Shrunken Heads (Yep Roc)
The rhythm confidently swaggers, the velvet-and-sand vocals don’t start, they swing into place. Instruments fall in line, each lifting the song up a notch higher in strength and volume. And if “Words (Big Mouth)” wasn’t strong enough already, the sly minor-chord bridge (think Crowded House) is capped by Keef-esque guitar licks. And folks, that’s just the first song. Jeff Tweedy pulls up a chair alongside a crack band featuring James Mastro, Steve Holley, Graham Maby and Andy York, who follows Mick Ralphs and Mick Ronson as the perfect foil for Ian’s sound. What results is an album as dynamic as it is socially acute. The mid-section of the album (“Brainwashed”, “Shrunken Heads”, “Soul of America” and “How’s Your House”) skewer global politics, apathy and the endless contest between the UK and US to see who can mess it up worse. The latter, along with “I Am What I Hated When I Was Young” also boast some of the greasiest guitar since John Hiatt’s “Things Called Love”.

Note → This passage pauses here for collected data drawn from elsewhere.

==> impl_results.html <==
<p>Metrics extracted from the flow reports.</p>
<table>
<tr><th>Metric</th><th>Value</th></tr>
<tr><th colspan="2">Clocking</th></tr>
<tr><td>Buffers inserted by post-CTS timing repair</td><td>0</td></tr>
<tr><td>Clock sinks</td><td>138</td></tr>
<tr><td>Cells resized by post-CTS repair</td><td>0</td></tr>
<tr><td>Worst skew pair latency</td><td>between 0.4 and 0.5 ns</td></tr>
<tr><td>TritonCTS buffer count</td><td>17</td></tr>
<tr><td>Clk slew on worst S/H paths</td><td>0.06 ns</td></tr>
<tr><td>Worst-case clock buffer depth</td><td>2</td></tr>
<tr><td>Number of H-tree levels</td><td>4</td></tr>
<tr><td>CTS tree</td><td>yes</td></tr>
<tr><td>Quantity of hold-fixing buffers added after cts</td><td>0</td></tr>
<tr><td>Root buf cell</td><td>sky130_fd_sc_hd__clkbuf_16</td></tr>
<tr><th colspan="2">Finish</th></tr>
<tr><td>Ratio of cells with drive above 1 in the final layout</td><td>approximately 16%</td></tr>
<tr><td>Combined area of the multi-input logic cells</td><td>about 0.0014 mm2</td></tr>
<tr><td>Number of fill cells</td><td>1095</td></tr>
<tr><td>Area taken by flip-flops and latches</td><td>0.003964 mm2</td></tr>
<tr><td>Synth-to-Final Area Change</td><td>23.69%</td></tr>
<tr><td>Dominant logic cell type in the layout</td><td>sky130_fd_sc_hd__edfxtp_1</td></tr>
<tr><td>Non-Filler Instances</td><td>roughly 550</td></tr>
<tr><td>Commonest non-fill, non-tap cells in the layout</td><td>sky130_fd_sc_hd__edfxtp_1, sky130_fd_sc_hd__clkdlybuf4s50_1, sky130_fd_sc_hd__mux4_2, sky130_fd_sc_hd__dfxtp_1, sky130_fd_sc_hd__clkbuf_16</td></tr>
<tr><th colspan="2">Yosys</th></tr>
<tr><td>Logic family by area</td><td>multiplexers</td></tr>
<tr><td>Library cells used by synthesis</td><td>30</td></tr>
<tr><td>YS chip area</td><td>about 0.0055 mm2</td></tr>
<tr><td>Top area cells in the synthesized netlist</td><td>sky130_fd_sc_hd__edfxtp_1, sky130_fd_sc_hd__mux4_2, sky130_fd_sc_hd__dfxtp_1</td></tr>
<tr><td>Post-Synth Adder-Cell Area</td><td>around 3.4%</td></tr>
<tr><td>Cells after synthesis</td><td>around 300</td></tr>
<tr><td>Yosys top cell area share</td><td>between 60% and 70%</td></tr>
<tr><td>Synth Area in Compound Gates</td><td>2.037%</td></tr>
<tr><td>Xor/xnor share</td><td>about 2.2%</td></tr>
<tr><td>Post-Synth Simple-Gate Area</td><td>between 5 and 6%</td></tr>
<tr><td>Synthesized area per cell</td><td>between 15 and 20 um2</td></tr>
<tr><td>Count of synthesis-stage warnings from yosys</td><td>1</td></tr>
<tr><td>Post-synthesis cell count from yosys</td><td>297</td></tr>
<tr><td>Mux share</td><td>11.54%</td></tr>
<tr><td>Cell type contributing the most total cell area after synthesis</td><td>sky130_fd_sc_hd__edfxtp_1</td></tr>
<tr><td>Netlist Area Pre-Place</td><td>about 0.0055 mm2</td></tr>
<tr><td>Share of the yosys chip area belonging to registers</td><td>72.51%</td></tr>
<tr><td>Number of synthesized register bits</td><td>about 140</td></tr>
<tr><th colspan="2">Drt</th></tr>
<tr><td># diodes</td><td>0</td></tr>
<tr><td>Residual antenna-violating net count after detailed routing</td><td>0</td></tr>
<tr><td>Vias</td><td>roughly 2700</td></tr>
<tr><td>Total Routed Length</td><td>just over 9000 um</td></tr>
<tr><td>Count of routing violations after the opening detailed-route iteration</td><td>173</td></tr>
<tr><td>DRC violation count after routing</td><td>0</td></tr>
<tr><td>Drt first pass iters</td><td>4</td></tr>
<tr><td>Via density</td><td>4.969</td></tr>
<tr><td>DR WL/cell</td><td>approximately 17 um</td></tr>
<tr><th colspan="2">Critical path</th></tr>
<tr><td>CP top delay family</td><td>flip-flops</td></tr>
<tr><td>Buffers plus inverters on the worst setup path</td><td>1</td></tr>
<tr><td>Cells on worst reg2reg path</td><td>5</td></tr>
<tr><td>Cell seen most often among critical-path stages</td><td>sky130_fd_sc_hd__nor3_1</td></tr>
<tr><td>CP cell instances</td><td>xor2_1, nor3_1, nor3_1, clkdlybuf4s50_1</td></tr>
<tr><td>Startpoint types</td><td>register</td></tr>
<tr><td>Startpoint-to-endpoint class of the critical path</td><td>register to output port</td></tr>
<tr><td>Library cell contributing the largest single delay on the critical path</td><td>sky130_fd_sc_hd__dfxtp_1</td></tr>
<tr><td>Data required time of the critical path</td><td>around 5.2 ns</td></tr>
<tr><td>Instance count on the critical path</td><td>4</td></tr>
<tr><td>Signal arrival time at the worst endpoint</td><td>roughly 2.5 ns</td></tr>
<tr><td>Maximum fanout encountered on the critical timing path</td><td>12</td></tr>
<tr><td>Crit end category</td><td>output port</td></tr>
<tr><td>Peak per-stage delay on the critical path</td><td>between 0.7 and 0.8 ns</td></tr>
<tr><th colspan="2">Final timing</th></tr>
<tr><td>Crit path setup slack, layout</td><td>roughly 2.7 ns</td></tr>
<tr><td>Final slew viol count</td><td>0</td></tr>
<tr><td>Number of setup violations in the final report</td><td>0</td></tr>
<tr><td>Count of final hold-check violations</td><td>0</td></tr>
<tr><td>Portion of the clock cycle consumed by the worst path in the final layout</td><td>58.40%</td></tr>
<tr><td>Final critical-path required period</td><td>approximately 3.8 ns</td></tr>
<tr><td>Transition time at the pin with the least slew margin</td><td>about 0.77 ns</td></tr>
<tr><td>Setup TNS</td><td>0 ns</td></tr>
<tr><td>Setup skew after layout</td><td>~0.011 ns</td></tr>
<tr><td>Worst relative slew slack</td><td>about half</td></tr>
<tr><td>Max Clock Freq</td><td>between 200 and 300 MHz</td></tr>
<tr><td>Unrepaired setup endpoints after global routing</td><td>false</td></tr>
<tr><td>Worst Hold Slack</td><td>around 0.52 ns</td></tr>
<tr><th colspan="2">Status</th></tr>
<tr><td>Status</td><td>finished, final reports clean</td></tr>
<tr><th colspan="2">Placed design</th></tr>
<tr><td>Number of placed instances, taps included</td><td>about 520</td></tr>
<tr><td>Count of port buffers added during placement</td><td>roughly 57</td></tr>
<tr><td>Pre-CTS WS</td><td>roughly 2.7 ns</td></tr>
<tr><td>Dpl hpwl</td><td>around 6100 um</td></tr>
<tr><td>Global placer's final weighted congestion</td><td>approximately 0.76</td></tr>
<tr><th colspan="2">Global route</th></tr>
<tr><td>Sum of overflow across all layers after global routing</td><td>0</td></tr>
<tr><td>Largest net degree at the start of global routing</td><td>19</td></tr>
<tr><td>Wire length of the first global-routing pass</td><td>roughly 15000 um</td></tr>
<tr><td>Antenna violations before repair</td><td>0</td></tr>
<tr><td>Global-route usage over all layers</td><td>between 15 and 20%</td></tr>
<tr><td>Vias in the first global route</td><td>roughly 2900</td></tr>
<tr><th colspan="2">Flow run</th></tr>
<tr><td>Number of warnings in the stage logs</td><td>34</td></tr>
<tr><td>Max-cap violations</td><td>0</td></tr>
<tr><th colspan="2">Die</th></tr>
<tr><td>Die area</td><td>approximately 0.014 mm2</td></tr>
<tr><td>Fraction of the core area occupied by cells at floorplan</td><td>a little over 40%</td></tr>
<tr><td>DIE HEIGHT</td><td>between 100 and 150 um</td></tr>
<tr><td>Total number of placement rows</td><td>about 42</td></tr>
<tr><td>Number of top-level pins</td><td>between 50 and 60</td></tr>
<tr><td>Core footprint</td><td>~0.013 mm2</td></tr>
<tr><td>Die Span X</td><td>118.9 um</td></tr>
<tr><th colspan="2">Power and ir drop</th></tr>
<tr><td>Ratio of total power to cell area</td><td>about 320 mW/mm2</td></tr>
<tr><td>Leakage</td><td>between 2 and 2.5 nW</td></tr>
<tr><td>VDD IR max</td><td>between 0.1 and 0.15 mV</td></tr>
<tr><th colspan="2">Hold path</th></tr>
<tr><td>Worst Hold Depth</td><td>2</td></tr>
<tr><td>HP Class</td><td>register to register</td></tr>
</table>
**flow/run.sh**
```bash
#!/bin/bash
# OpenROAD 26Q1-2900-gdf79404cd8, Yosys 0.63+post, stock flow scripts
make -C /OpenROAD-flow-scripts/flow DESIGN_CONFIG=/design/flow/config.mk WORK_HOME=/design/flow/orfs finish
```
**flow/constraint.sdc**
```tcl
current_design pe_buf

set clk_period 1.0
set clk_io_pct 0.2

create_clock -name clk0 -period $clk_period [get_ports {clk}]

set non_clock_inputs [all_inputs -no_clocks]
set_input_delay [expr $clk_period * $clk_io_pct] -clock clk0 $non_clock_inputs
set_output_delay [expr $clk_period * $clk_io_pct] -clock clk0 [all_outputs]
```
**flow/design.v**
```verilog
module pe_buf(
	input  								clk,
	input  								rst_n,
	input  [0:0] 						data_vlid_i,
	input  [6-1:0] 		data_cnt_i,
	input  [0:0] 						data_type_i,
	input  [3-1:0] 	precision_i,
	input  [32-1:0] 	data_i,
	output [0:0] 						data_valid_o,
	output [6-1:0] 		data_cnt_o,
	output [0:0] 						data_type_o,
	output [3-1:0] 	precision_o,
	output [32-1:0] 	data_o
);
	reg  [0:0] 							data_vlid_r;
	reg  [6-1:0] 			data_cnt_r;
	reg  [0:0] 							data_type_r;
	reg  [3-1:0] 	precision_r;
	reg  [32-1:0] 	data_r;
	always @(posedge clk or negedge rst_n) begin
		if(!rst_n) begin
			data_vlid_r <= 'b0;
		end
		else if(data_vlid_i) begin
			data_vlid_r <= 1'b1;
			data_cnt_r  <= data_cnt_i;
			data_type_r <= data_type_i;
			precision_r <= precision_i;
			data_r 		<= data_i;
		end
		else if(data_valid_o) begin
			data_vlid_r <= 1'b0;
		end
	end
	assign data_valid_o = data_vlid_r;
	assign data_cnt_o 	= data_cnt_r;
	assign data_type_o 	= data_type_r;
	assign precision_o 	= precision_r;
	assign data_o 		= data_r;
endmodule
```
**flow/config.mk**
```make
export PLATFORM = sky130hd
export DESIGN_NAME = pe_buf
export DESIGN_NICKNAME = pe_buf
export VERILOG_FILES = /design/flow/design.v
export SDC_FILE = /design/flow/constraint.sdc
export NUM_CORES = 4
export LEC_CHECK = 1
export CORE_UTILIZATION = 30
```
==> results_slide.txt <==
Physical Implementation Snapshot

Outcome
  – Outcome: complete, no violations

Die
  – Chip area: 4574 sq um
  – Top Ports: 88
  – Fp_density: 31.85%
  – Die Y: 67.64 um
  – Die Width: 67.64 um
  – Num rows: 23
  – Core Box Area: 4058 sq um

Placed design
  – Port Buffers: 87
  – DP Wirelength: 1793 um
  – Routability congestion estimate: 0.8008
  – Cell Area, Placed: 2276 sq um

Final layout
  – Top Layout Cells: buf_2 (43), edfxtp_1 (42), clkdlybuf4s50_1 (42)
  – Final Core Density: 55.35%
  – Sequential cell area: 1286 sq um
  – Fraction of layout cells with a size suffix above 1: 38.36%
  – Comb gate area: 8.758 sq um
  – Fin area: 2246 sq um
  – Synthesis-to-finish area growth: 73.77%
  – Commonest Layout Cell: buf_2
  – Fill cells: 307

Detailed routing
  – Vias per std cell: 4.082
  – Residual DRC count: 0
  – Antenna Cells: 0
  – Post-Route WL: 2444 um
  – Vias: 800
  – DRT iter0 DRCs: 34
  – WL per Instance: 12.47 um
  – DR pass1 iterations: 2
  – ANT nets after route: 0

Timing
  – Max Fclk: 1017 MHz
  – RSZ-0062 raised after global routing: true
  – Fin crit period: 0.9837 ns
  – Worst-Margin Slew: 0.1131 ns
  – Max_slew headroom: 92.46%
  – Final setup viols: 0
  – Max-slew violations: 0
  – Final hold violation count: 0
  – Fin Setup TNS: 0 ns
  – Fin crit share: 98.37%

Hold path
  – WHS Endpoint: data_vlid_r$_DFF_PN0_
  – Worst hold path class: input pin to flip-flop
  – Hold depth: 1
  – Hold path start: data_vlid_i[0]

Worst setup path
  – Worst-path cell chain: buf_2
  – Critical path endpoint category: output pin
  – CP Max Fanout: 1
  – CP bufs+invs: 1
  – Critical Path Source: data_type_r$_DFFE_PP_
  – CP Class: flip-flop to output pin
  – Delay-heaviest family, CP: flip-flops
  – Worst EP required: 0.80 ns
  – WP depth: 1
  – WP data arrival: 0.78 ns
  – Crit path launch type: flip-flop
  – Delay of the slowest critical-path stage: 0.37 ns
  – Worst path slowest cell: edfxtp_1

Yosys
  – Post-Syn Instances: 44
  – Largest cells by area after synthesis: edfxtp_1 (98%), dfrtp_1 (1.9%), and2_1 (0.48%)
  – Top cell type's share of synthesized area: 97.58%
  – Cell Area, Synth: 1292 sq um
  – Number of cells in Yosys stat: 44
  – Synth flops: 43
  – Post-synthesis cell type count: 3
  – Sequential fraction of the synthesis area: 99.52%
  – Warnings from Yosys: 1
  – Post-Syn Area per Cell: 29.37 sq um
  – Biggest area consumer among synthesized cells: edfxtp_1
  – YS chip area: 1292 sq um

Clocking
  – Num CTS Buffers: 5
  – Clock root buffer: clkbuf_8
  – H-tree levels: 2
  – Clock transition at the registers of the reported paths: 0.07 ns
  – CTS tree: yes
  – CTS Buffer Depth: 2
  – Clock sink count: 43

Power
  – Pwr dens: 1664 nW/um^2
  – Worst VDD drop: 1398 uV
  – Leakage power: 0.8687 nW

Run
  – Max Cap Viol: 0
  – Tool warning count: 27

Global route
  – Met1 track utilization from global routing: 15.73%
  – Global-route wire length before repair: 3401 um
  – Met2 Use GR: 15.84%
  – Gr usage total: 11.49%
  – Initial antenna violation count: 0
  – Largest net degree at the start of global routing: 21
  – Gr busiest metal: met2
  – Gr ovfl total: 0
  – M3 GR Usage: 8.219%
  – Vias in the first global route: 736
## stage by stage
step                      cells  worst slack (ns)  power (mW)  hold WS [ns]
after global placement      184           -0.3243       2.601        0.4729
after detailed placement    184           -0.3405       2.599        0.4830
after global routing        196          -0.04030       3.906        0.1505
after floorplan              44           0.05038       2.175      -0.09559
after CTS                   196         -0.008656       3.794        0.1454
final                       196           0.01628       3.738        0.1545
## sequential cells by signal, summed over array words and instances, names as in the netlist
name         count
data_type_r      1
precision_r      3
data_vlid_r      1
data_cnt_r       6
data_r          32
## metal layers
metal  wire length (um)  vias up
li1                   -      381
met1                803      352
met2               1082       62
met3                501        5
met4                 56        0
met5                  0        -
## cell usage after synthesis, drive strengths merged
cell type / instances
edfxtp: 42
and2: 1
dfrtp: 1
## kinds of logic after synthesis
group	synth area share (%)
flip-flops	99.52
AND/OR/NAND/NOR	0.4843
## area by class of cell
cell class	count	share of cell area, %
clock buffer	7	3.398
clock inverter	1	1.337
multi-input combinational	1	0.3900
sequential	43	57.27
tap	50	2.786
timing repair buffer	94	34.82
## how the worst max path moves through the flow
stage	endpoint	slack (ns)
after CTS	data_type_o[0]	-0.009
after global routing	precision_o[0]	-0.04
final	data_type_o[0]	0.02
## where the power goes
part | internal [mW] | switching, mW | total (mW)
Clock | 0.746 | 0.515 | 1.26
Combinational | 0.266 | 0.0775 | 0.344
Sequential | 2.11 | 0.0240 | 2.13
Total | 3.12 | 0.617 | 3.74
## timing repair
action / 4_1_cts / 5_1_grt
pin swaps: 0 / 0
setup buffers: 1 / 0
hold buffers: 1 / 0
cloned: 2 / 0
endpoints found under the hold margin: 1 / 0
resized: 134 / 0
endpoints found under the setup margin: 85 / 29
No activity file was given, so power comes from the tool's default toggle rates.
File: /design/flow/run.sh
#!/bin/bash
# OpenROAD 26Q1-2900-gdf79404cd8, Yosys 0.63+post, stock flow scripts
make -C /OpenROAD-flow-scripts/flow DESIGN_CONFIG=/design/flow/config.mk WORK_HOME=/design/flow/orfs finish
File: /design/flow/config.mk
export PLATFORM = sky130hd
export DESIGN_NAME = mac
export DESIGN_NICKNAME = mac
export VERILOG_FILES = /design/flow/design.v
export SDC_FILE = /design/flow/constraint.sdc
export NUM_CORES = 4
export LEC_CHECK = 1
export CORE_UTILIZATION = 30
File: /design/flow/design.v
module mac(
	input 								clk,
	input 								rst_n,
	input  [0:0] 						c_valid_i,
	input  [32-1:0] 	c_data_i,
	input  [0:0] 						cal_valid_i,
	input  [3-1:0] 	cal_precision_i,
	input  [32-1:0] 	a_data_i,
	input  [32-1:0] 	b_data_i,
	output [32-1:0] 	d_data_o
);
	wire [0:0]						push_c_data;
	wire [32-1:0] next_c_data;
	reg  [32-1:0] c_data_r;
	reg [0:0] 						d_valid_r;
	reg [32-1:0]  d_data_r;
	wire [32-1:0] d_data;
	assign d_data = a_data_i + b_data_i;
	always @(posedge clk or negedge rst_n) begin
		if(!rst_n) begin
			d_valid_r <= 1'b0;
		end
		else if(cal_valid_i) begin
			d_valid_r <= 1'b1;
			d_data_r  <= d_data;
		end
	end
	assign push_c_data = c_valid_i | cal_valid_i;
	assign next_c_data = {32{c_valid_i}} & c_data_i | {32{cal_valid_i}} & d_data;
	always @(posedge clk or negedge rst_n) begin
		if(!rst_n) begin
		end
		else if(push_c_data) begin
			c_data_r <= next_c_data;
		end
	end
	assign d_data_o = c_data_r;
endmodule
File: /design/flow/constraint.sdc
current_design mac

set clk_period 20.1
set clk_io_pct 0.2

create_clock -name clk0 -period $clk_period [get_ports {clk}]

set non_clock_inputs [all_inputs -no_clocks]
set_input_delay [expr $clk_period * $clk_io_pct] -clock clk0 $non_clock_inputs
set_output_delay [expr $clk_period * $clk_io_pct] -clock clk0 [all_outputs]
==> results.yml <==
# implementation run metrics
global_routing:
  antenna_found_initial: 0
  first_global_vias: 2732
  first_pass_grt_wire_length_um: 13300
  grt.overflow.total: 0
  groute.usage.overall_pct: 16.7
  pin_count_of_the_biggest_net_entering_global_routing: 34
clock_network:
  tritoncts: "yes"
  cts_repair_resize_count: 0
  cts_inserted_buffers: 5
  postCtsSetupRepairBufs: 0
  numClockSinks: 32
  clock_tree.buffer_depth: 2
  htree_num_levels: 2
  cts.hold.buffers_added: 0
  master_cell_of_the_clock_root_buffer: "clkbuf_8"
  cts.clk_slew.worst_paths_ns: 0.06
min_path:
  min_path_type: "primary input to flip-flop"
synthesis:
  yosys.stat.seqShare_pct: 31.8
  synth-simple-area-share_pct: 15.9
  post_synth_mux_area_share_pct: 0.331
  ys_warn_count: 1
  synth.avg_cell_area_um2: 8.68
  synthesized_registers: 32
  synthDistinctLibCells: 50
  edf_count: 32
  mappedNetlistArea_um2: 3020
  ys_cells: 348
  async_flop_share_pct: 0
  post_synth_xor_area_fraction_pct: 6.38
  synthFlopType: "edfxtp_1"
  netlist_logic_family_top: "AND-OR/OR-AND gates"
  post_synth_fa_ha_maj_area_fraction_pct: 13.5
  postSynthCellCount: 348
  ys_sh_aoi_pct: 28.7
  yosys-stat-area_um2: 3020
setup_path:
  crit_path_end_kind: "flip-flop"
  cp-start-kind: "primary input"
  critical_path_class: "primary input to flip-flop"
  path_max_fanout: 5
  cp_slowest_cell: "a2111oi_0"
  longest_individual_stage_delay_on_the_worst_path_ns: 0.70
  worst-endpoint-required_ns: 20.13
  critical_path.n_buffers_inverters: 2
  crit_path_cell_trace: "clkdlybuf4s50_1 > ha_1 > inv_1 > fa_1 > nor2b_1 > o211ai_1 > a21oi_2 > o31ai_2 > a2111oi_0 > o21ai_0 > a32o_1"
  cp_data_arrival_time_ns: 7.01
  cell_family_with_most_cp_delay: "AND-OR/OR-AND gates"
cells_and_area:
  post-route-util_pct: 46.4
  largest_registers: "c_data_r (32)"
  most_frequent_logic_cells_in_the_routed_design: "clkdlybuf4s50_1 (131), nand2_1 (49), edfxtp_1 (32)"
  area_growth_syn_to_fin_pct: 50.2
  combGateArea_um2: 1960
  layout_top_cell: "clkdlybuf4s50_1"
  largest_register_ffs: 32
  largest-register: "c_data_r"
  final_layout_size_suffix_gt1_share_pct: 2.74
  area.sequential_um2: 961
  fillers: 958
power_and_ir_drop:
  cellLeakagePower_nw: 1.75
  power.share.combinational_pct: 43.8
  sw_frac_of_total_pct: 29.9
  intPower_w: 0.000164
  peakVddDrop_mv: 0.0240
  share_clk_of_total_power_pct: 19.5
  powerDensity_nw_per_um2: 51.5
  total_switching_power_w: 0.0000698
  power.share.sequential_pct: 36.7
routing:
  met3WireLength_um: 453
  finalWirelength_um: 8580
  num_antenna_cells: 0
  route.antenna.remaining_nets: 0
  routed_via_density: 4.99
  highest_layer: "met4"
  wire_per_inst_um: 14.1
  met1_length_um: 4080
  met2_wirelength_um: 3970
  drtPass1Iterations: 4
  via_count: 3031
  drc: 0
  first_iter_violations: 154
place:
  gp_congestion: 0.895
  detailedPlacementHpwl_um: 6990
  port_buffers: 131
floorplanning:
  die_area_um2: 10500
  die_y_um: 102
  die.size.x_um: 102
  num_io_pins: 135
  std_cell_rows: 36
  core_util_floorplan_pct: 30.9
  core-area_um2: 9770
final_timing:
  fraction_of_the_cycle_the_final_worst_path_needs_pct: 34.7
  rsz0062_at_grt: "no"
  relSlewSlack_pct: 45.0
  finalHoldViolations: 0
  worst_slew_pin_slew_ns: 0.824
  finalMaxSlewViolations: 0
  setup_tns_ns: 0
  finalSetupViolations: 0
  achievable-frequency_mhz: 143
  fin_crit_ns: 6.98
status:
  run_status: "completed"
flow_run:
  max_cap_viol_count: 0
  stage_log_warnings: 28
cells by family after synthesis:
logic type,Yosys count
multiplexers,1
AND-OR/OR-AND,131
buffers and inverters,26
XOR/XNOR,22
adder cells (fa/ha/maj),32
AND/OR/NAND/NOR,104
flip-flops,32
metal layers:
layer,GRT usage [%],vias up
met3,1.60,5
met2,27.6,104
met1,25.4,1348
li1,-,1574
met5,0,-
met4,1.32,0
synth_stat cells, types with 8 or more instances:
library cell,instances,area (µm²)
nand2_1,49,184
edfxtp_1,32,961
ha_1,31,388
a21oi_1,26,130
o21ai_0,25,125
nor2_1,15,56.3
clkbuf_1,14,52.6
a21o_1,13,97.6
o21ai_1,13,65.1
inv_1,11,41.3
nand3_1,11,55.1
xnor2_1,11,96.3
xor2_1,11,96.3
o211ai_1,9,67.6
nand4_1,8,50.1
worst paths after layout:
kind,cells after the start,start,to
worst max-delay path,11,a_data_i[0],c_data_r[30]
worst min-delay path,3,c_data_i[5],c_data_r[5]
area by class of cell:
type	count	share of cell area (%)
Clock buffer	7	1.68
Clock inverter	1	0.0828
Inverter	11	0.910
Multi-Input combinational cell	290	43.2
Sequential cell	32	21.2
Tap cell	133	3.67
Timing Repair Buffer	133	29.2
stage by stage:
stage	setup WS (ns)	hold WS [ns]	cells	instance area, µm²	power (W)
finish	13.12	4.41	607	4540	0.000233
global route	12.82	4.40	607	4540	0.000250
CTS	13.20	4.40	607	4540	0.000236
detailed placement	12.93	4.69	599	4460	0.000189
global placement	12.87	4.69	599	4460	0.000189
floorplan	13.90	4.21	348	3020	0.000140
power groups by stage:
stage         logic [W]  registers [W]  clock network (W)
CTS            0.000103      0.0000859          0.0000474
global route   0.000113      0.0000866          0.0000503
finish         0.000102      0.0000857          0.0000456
Power and IR drop assume default switching activity.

But Hunter has always had a way with the mid-tempo heart tugger, and there are two here that can stand proudly alongside “Irene Wilde”. An older, maybe wiser Hunter looks backwards on “When The World Was Young”, which features one of his strongest recorded vocal performances. But it’s the sparse, soul-baring naked pain of “Read ’em and Weep” that made my jaw drop. Do sixty-plus rockers still write with that much passion? Apparently so.
Many people foolishly wrote Ian Hunter off after the Ronson era drew to a close. He’s made a few good records since then, but the recent 1-2 punch of Rant and Shrunken Heads might be the apex of his career…so far. See you in the “Best of 2007” list, Mr. Hunter. Brilliant.